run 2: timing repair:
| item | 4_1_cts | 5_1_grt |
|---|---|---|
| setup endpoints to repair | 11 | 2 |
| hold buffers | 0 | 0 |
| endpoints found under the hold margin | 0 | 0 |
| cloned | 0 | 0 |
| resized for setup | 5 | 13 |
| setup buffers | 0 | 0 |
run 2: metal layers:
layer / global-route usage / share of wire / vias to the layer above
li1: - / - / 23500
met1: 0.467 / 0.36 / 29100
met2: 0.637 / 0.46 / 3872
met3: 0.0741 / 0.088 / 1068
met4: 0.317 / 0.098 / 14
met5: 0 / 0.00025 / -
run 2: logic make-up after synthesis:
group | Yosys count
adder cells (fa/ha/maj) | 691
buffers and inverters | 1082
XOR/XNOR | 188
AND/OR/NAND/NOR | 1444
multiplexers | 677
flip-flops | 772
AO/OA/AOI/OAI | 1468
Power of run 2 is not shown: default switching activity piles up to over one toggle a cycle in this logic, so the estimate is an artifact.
----------------------------------------
## [YOUR TASK]
Across the listing above, in how many lines does the string "hold" occur? Give the number only.

## [EXERCISE RESULT]
2